The rot goes to the top of the Met. The panel criticised former Met commissioner Lord Stevens for taking up employment with Murdoch’s tabloid following his departure from the police. It stated that “the demonstrated links between personnel at the highest levels of the Metropolitan Police and people working for a news organisation linked to criminality associated with the murder of Daniel Morgan, are of serious and legitimate public concern. For senior police officers to take up employment with media outlets or other organisations, whose record involves criminal activity, is profoundly damaging for the reputation of the police service.”

The News of the World, part of Murdoch’s News International group, was closed in 2011 following an outcry over its involvement in phone hacking.

Most damning, panel member Professor Rodney Morgan said the finding of institutional corruption was not used in a historic sense but “in the present tense”.

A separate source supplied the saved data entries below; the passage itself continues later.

`src/rtl/led_ctrl_if.sv`:
```
// Configuration bus for led_ctrl: one write port that selects a channel and
// sets that channel's mode and brightness.
interface led_ctrl_if #(
    parameter int IDX_W    = 2,
    parameter int PWM_BITS = 8
);
    // CFG_WE is a one-cycle write strobe with no ready. The slave takes the
    // write on every edge where CFG_WE is high. A write to an index at or
    // beyond NUM_LEDS is dropped and does nothing.
    logic                CFG_WE;
    logic [IDX_W-1:0]    CFG_IDX;
    logic [1:0]          CFG_MODE;
    logic [PWM_BITS-1:0] CFG_LEVEL;

    modport master (output CFG_WE, CFG_IDX, CFG_MODE, CFG_LEVEL);
    modport slave  (input  CFG_WE, CFG_IDX, CFG_MODE, CFG_LEVEL);
endinterface

```
`src/rtl/led_ctrl.sv`:
```
// Board status block: builds SYS_RST from RST_N and a debounced push-button,
// and drives NUM_LEDS status LEDs, each with its own mode and PWM brightness.
module led_ctrl #(
    parameter int                  NUM_LEDS        = 3,
    parameter int                  IDX_W           = 2,
    parameter int                  RST_CYCLES_LOG2 = 25,
    parameter int                  DEBOUNCE_LOG2   = 16,
    parameter int                  PWM_BITS        = 8,
    parameter int                  BLINK_DIV_LOG2  = 23,
    parameter int                  STRETCH_LOG2    = 22,
    parameter logic [NUM_LEDS-1:0] RST_PATTERN     = NUM_LEDS'(3'b101),
    parameter bit                  ACTIVE_LOW      = 1'b0
) (
    input  logic                CLK,
    input  logic                RST_N,
    input  logic                SW_N,
    output logic                SYS_RST,
    led_ctrl_if.slave           cfg,
    input  logic [NUM_LEDS-1:0] ACTIVITY,
    output logic [NUM_LEDS-1:0] LED
);

    typedef enum logic [1:0] {
        MODE_OFF   = 2'd0,
        MODE_ON    = 2'd1,
        MODE_BLINK = 2'd2,
        MODE_ACT   = 2'd3
    } mode_e;

    localparam logic [STRETCH_LOG2:0] STRETCH_LOAD = {1'b1, {STRETCH_LOG2{1'b0}}};

    logic [1:0]                 sync;
    logic                       deb;
    logic [DEBOUNCE_LOG2-1:0]   dcnt;
    logic [RST_CYCLES_LOG2:0]   rcnt;
    logic [PWM_BITS-1:0]        pwm_cnt;
    logic [BLINK_DIV_LOG2-1:0]  blink_cnt;
    mode_e                      mode    [NUM_LEDS];
    logic [PWM_BITS-1:0]        level   [NUM_LEDS];
    logic [STRETCH_LOG2:0]      stretch [NUM_LEDS];
    logic [NUM_LEDS-1:0]        pwm_on;
    logic [NUM_LEDS-1:0]        lit;
    logic [IDX_W-1:0]           cfg_idx;
    logic                       cfg_hit;

    assign cfg_idx = cfg.CFG_IDX;
    assign cfg_hit = cfg.CFG_WE && (32'(cfg_idx) < NUM_LEDS);

    // The button is asynchronous. deb changes only after the synchronised
    // level has differed from deb for a full counter wrap.
    always_ff @(posedge CLK or negedge RST_N) begin
        if (!RST_N) begin
            sync <= 2'b11;
            deb  <= 1'b1;
            dcnt <= '0;
        end else begin
            sync <= {sync[0], SW_N};
            if (sync[1] == deb) begin
                dcnt <= '0;
            end else if (dcnt == '1) begin
                deb  <= sync[1];
                dcnt <= '0;
            end else begin
                dcnt <= dcnt + 1'b1;
            end
        end
    end

    always_ff @(posedge CLK or negedge RST_N) begin
        if (!RST_N) begin
            rcnt <= '0;
        end else if (!deb) begin
            rcnt <= '0;
        end else if (!rcnt[RST_CYCLES_LOG2]) begin
            rcnt <= rcnt + 1'b1;
        end
    end

    assign SYS_RST = ~rcnt[RST_CYCLES_LOG2];

    // A button reset does not clear the config registers. Only RST_N does.
    always_ff @(posedge CLK or negedge RST_N) begin
        if (!RST_N) begin
            for (int i = 0; i < NUM_LEDS; i++) begin
                mode[i]  <= MODE_OFF;
                level[i] <= '1;
            end
        end else if (cfg_hit) begin
            mode[cfg_idx]  <= mode_e'(cfg.CFG_MODE);
            level[cfg_idx] <= cfg.CFG_LEVEL;
        end
    end

    always_ff @(posedge CLK or negedge RST_N) begin
        if (!RST_N) begin
            pwm_cnt   <= '0;
            blink_cnt <= '0;
        end else if (SYS_RST) begin
            pwm_cnt   <= '0;
            blink_cnt <= '0;
        end else begin
            pwm_cnt   <= pwm_cnt + 1'b1;
            blink_cnt <= blink_cnt + 1'b1;
        end
    end

    // A new ACTIVITY pulse reloads the counter, even while it is still counting down.
    always_ff @(posedge CLK or negedge RST_N) begin
        if (!RST_N) begin
            for (int i = 0; i < NUM_LEDS; i++) stretch[i] <= '0;
        end else begin
            for (int i = 0; i < NUM_LEDS; i++) begin
                if (SYS_RST)                 stretch[i] <= '0;
                else if (ACTIVITY[i])        stretch[i] <= STRETCH_LOAD;
                else if (stretch[i] != '0)   stretch[i] <= stretch[i] - 1'b1;
            end
        end
    end

    always_comb begin
        pwm_on = '0;
        lit    = '0;
        for (int i = 0; i < NUM_LEDS; i++) begin
            pwm_on[i] = (level[i] == '1) || (pwm_cnt < level[i]);
            case (mode[i])
                MODE_ON:    lit[i] = pwm_on[i];
                MODE_BLINK: lit[i] = pwm_on[i] & blink_cnt[BLINK_DIV_LOG2-1];
                MODE_ACT:   lit[i] = pwm_on[i] & (stretch[i] != '0);
                default:    lit[i] = 1'b0;
            endcase
        end
    end

    always_ff @(posedge CLK or negedge RST_N) begin
        if (!RST_N) begin
            LED <= RST_PATTERN ^ {NUM_LEDS{ACTIVE_LOW}};
        end else begin
            LED <= (SYS_RST ? RST_PATTERN : lit) ^ {NUM_LEDS{ACTIVE_LOW}};
        end
    end

endmodule

```
`src/flat_wrapper.sv`:
```
// flat-port wrapper written by rule: the top's interface ports become plain ports
module led_ctrl_flat 
#(
    parameter int                  NUM_LEDS        = 3,
    parameter int                  IDX_W           = 2,
    parameter int                  RST_CYCLES_LOG2 = 25,
    parameter int                  DEBOUNCE_LOG2   = 16,
    parameter int                  PWM_BITS        = 8,
    parameter int                  BLINK_DIV_LOG2  = 23,
    parameter int                  STRETCH_LOG2    = 22,
    parameter logic [NUM_LEDS-1:0] RST_PATTERN     = NUM_LEDS'(3'b101),
    parameter bit                  ACTIVE_LOW      = 1'b0
)
  (CLK, RST_N, SW_N, SYS_RST, ACTIVITY, LED, cfg_CFG_WE, cfg_CFG_IDX, cfg_CFG_MODE, cfg_CFG_LEVEL);
  led_ctrl_if #(.IDX_W(IDX_W), .PWM_BITS(PWM_BITS)) cfg_i ();
  input  logic CLK;
  input  logic RST_N;
  input  logic SW_N;
  output logic SYS_RST;
  input  logic [NUM_LEDS-1:0] ACTIVITY;
  output logic [NUM_LEDS-1:0] LED;
  input wire logic [$bits(cfg_i.CFG_WE)-1:0] cfg_CFG_WE;
  input wire logic [$bits(cfg_i.CFG_IDX)-1:0] cfg_CFG_IDX;
  input wire logic [$bits(cfg_i.CFG_MODE)-1:0] cfg_CFG_MODE;
  input wire logic [$bits(cfg_i.CFG_LEVEL)-1:0] cfg_CFG_LEVEL;
  assign cfg_i.CFG_WE = cfg_CFG_WE;
  assign cfg_i.CFG_IDX = cfg_CFG_IDX;
  assign cfg_i.CFG_MODE = cfg_CFG_MODE;
  assign cfg_i.CFG_LEVEL = cfg_CFG_LEVEL;
  led_ctrl #(.NUM_LEDS(NUM_LEDS), .IDX_W(IDX_W), .RST_CYCLES_LOG2(RST_CYCLES_LOG2), .DEBOUNCE_LOG2(DEBOUNCE_LOG2), .PWM_BITS(PWM_BITS), .BLINK_DIV_LOG2(BLINK_DIV_LOG2), .STRETCH_LOG2(STRETCH_LOG2), .RST_PATTERN(RST_PATTERN), .ACTIVE_LOW(ACTIVE_LOW)) u_core (.CLK(CLK), .RST_N(RST_N), .SW_N(SW_N), .SYS_RST(SYS_RST), .cfg(cfg_i), .ACTIVITY(ACTIVITY), .LED(LED));
endmodule
```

Met Commissioner Cressida Dick was personally censured by the panel for the years of delays in its receiving requested information, including gaining access to the police national database, Holmes. The panel states that they have “never received any reasonable explanation … by [then] assistant commissioner Dick and her successors” for this obstruction.

It was Dick who, as Gold Commander, oversaw the operation that led to the brutal police killing of innocent Brazilian worker, Jean Charles de Menezes on July 22, 2005. Menezes was shot 11 times by plain clothes police using hollow-point bullets on a London underground train. No police officers were ever charged for his murder, and Dick was promoted to Deputy Assistant Commissioner for Security and Protection shortly after before becoming Commissioner.

Daniel Morgan’s brother, Alastair, who has led the fight for justice, denounced “police and successive governments” for their failure “to deal effectively with serious police criminality”, and called for Dick's immediate resignation.

Instead, the government and media have closed ranks around the Met. Home Secretary Priti Patel sought to delay publication of the report, demanding it be reviewed by her office prior to release on national security grounds. The Met rejected the panel’s key findings and dismissed calls for Dick’s resignation, while Patel and London's Labour Mayor Sadiq Khan signalled their “full confidence” in the Commissioner.